Ce lo meritiamo? Lo sport è questo. Accettiamolo, ma non prima di avere esperito ogni tentativo per evitare il peggio. E questo, almeno a me, non sempre è sembrato avvenire: a tutti i livelli.
Arrivato a Tokyo, inizio settimana scorsa, ho visto Pradé alla televisione societaria: mi è parso di averlo accanto, tanto giapponese è stata la sua assunzione di responsabilità. Che, ovviamente lo sa, non sono tutte sue: ma lui di questa squadra è punto di riferimento verso la società, quello che non sono stati i suoi predecessori. Sentirlo dire quel che pensiamo, cioè che perdere ad Empoli non esista, che di pancia avrebbe reagito in una maniera più passionale di quanto la testa suggerisca, sta insomma vivendo il modesto presente agonistico con sofferenza e non con atarassico menefreghismo come accaduto in passato a diversi livelli societari. E chi lo ha sopra di noi durante le gare in tribuna stampa la sente, questa sofferenza.
Io ho ancora fiducia in lui; sarò inguaribile, o forse l’ultimo giapponese su una trincea di una guerra ormai perduta: ma non m’interessa, scrivo quel che penso e penso quel che mi pare. La cadetteria l’ho assaggiata, prima da promosso (vent’anni di terza serie, gli ultimi dei quali vissuti in prima piccolissima persona), poi da retrocesso dopo essersi visto recuperare tre reti in casa dalla Cremonese di Tentoni. Non è una gran sensazione, specie se matematicamente avviene quando Ayrton ci lascia la ghirba; ma due giorni dopo si pensa già a come farà, la società, a riprendersi la massima serie allestendo una compagine attrezzata.
Ma oggi, a trenta e più gare dalla fine e la salvezza ad un punto solo, non è il caso di fasciarsi la testa: anche con gare difficili all’orizzonte.
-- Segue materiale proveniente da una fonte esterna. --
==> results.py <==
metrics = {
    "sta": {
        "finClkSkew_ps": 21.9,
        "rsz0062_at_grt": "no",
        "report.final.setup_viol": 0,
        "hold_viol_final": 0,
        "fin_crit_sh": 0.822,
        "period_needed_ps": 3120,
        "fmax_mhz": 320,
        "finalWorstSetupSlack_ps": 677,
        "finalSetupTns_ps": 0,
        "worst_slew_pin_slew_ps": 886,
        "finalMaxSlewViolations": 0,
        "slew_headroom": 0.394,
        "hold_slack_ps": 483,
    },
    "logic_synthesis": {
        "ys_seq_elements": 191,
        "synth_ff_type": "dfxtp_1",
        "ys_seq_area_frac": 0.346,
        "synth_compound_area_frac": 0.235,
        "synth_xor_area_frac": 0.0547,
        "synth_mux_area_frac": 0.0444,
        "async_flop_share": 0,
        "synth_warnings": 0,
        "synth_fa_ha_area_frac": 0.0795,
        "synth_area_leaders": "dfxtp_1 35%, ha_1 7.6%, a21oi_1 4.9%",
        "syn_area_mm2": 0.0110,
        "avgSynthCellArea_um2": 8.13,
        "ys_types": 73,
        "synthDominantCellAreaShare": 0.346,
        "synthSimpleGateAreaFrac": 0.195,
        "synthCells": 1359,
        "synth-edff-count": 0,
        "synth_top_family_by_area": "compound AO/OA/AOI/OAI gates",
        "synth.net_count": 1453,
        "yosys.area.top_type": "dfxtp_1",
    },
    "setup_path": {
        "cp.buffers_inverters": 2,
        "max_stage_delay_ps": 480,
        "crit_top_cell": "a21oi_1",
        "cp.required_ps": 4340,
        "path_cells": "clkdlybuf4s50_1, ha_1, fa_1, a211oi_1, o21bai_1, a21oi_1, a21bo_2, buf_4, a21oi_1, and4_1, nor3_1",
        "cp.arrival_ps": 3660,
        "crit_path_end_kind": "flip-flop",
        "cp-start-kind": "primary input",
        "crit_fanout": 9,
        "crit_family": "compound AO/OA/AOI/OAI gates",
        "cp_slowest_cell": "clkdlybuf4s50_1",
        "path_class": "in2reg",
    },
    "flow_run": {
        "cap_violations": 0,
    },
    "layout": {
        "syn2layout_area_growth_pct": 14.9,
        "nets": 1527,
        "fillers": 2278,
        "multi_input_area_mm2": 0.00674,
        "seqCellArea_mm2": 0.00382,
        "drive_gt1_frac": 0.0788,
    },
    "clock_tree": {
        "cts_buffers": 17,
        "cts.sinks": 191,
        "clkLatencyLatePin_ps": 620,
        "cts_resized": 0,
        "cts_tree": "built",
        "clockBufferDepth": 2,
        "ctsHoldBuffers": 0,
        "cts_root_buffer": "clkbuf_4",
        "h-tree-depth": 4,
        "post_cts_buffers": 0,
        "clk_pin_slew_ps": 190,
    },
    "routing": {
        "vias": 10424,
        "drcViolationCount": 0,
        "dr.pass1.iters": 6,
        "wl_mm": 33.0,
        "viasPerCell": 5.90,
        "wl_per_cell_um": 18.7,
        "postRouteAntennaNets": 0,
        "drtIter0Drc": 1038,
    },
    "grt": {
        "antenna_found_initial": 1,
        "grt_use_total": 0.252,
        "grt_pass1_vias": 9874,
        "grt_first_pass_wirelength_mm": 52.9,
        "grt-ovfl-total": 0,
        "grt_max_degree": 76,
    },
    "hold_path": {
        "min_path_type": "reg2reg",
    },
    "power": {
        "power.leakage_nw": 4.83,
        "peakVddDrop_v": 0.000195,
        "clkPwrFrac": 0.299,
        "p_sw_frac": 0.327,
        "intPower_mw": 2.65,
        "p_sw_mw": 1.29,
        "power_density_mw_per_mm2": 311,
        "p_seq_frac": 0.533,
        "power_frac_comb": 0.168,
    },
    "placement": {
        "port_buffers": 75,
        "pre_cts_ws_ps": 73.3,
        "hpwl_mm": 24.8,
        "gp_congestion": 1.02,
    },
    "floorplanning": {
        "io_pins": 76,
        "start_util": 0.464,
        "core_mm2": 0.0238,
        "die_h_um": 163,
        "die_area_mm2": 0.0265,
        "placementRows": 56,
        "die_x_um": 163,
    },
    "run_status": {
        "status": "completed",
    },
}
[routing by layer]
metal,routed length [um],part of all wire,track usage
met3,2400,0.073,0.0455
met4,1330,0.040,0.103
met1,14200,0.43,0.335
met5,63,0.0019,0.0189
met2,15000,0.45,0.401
[src/rtl/bcd_pkg.sv]
// Shared types for the serial BCD adder: FSM states, BCD digit type and digit limit.
package bcd_pkg;
    typedef logic [3:0] bcd_digit_t;

    localparam bcd_digit_t BCD_MAX = 4'd9;

    typedef enum logic [1:0] {
        IDLE = 2'd0,
        RUN  = 2'd1,
        DONE = 2'd2
    } state_e;
endpackage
Buon lavoro, Davide; non ti auguro suerte, anche se ne avresti bisogno. Ma non so quanto tu sia superstizioso. Ti dico solo che averti con noi mi fa piacere. Tanto, almeno quanto il dispiacere di aver visto la fine, more solito per le ultime abitudini bianchenere, riservata a don Julio.
Ultima cosa: il titolo. Ormai da tempo accoppio a questo momento modestamente entusiasmante canzoni che mi hanno segnato. Oggi è il turno di Luigi Tenco. Prendiamo il ritornello in senso ironico o letterale? Davide, a te la risposta.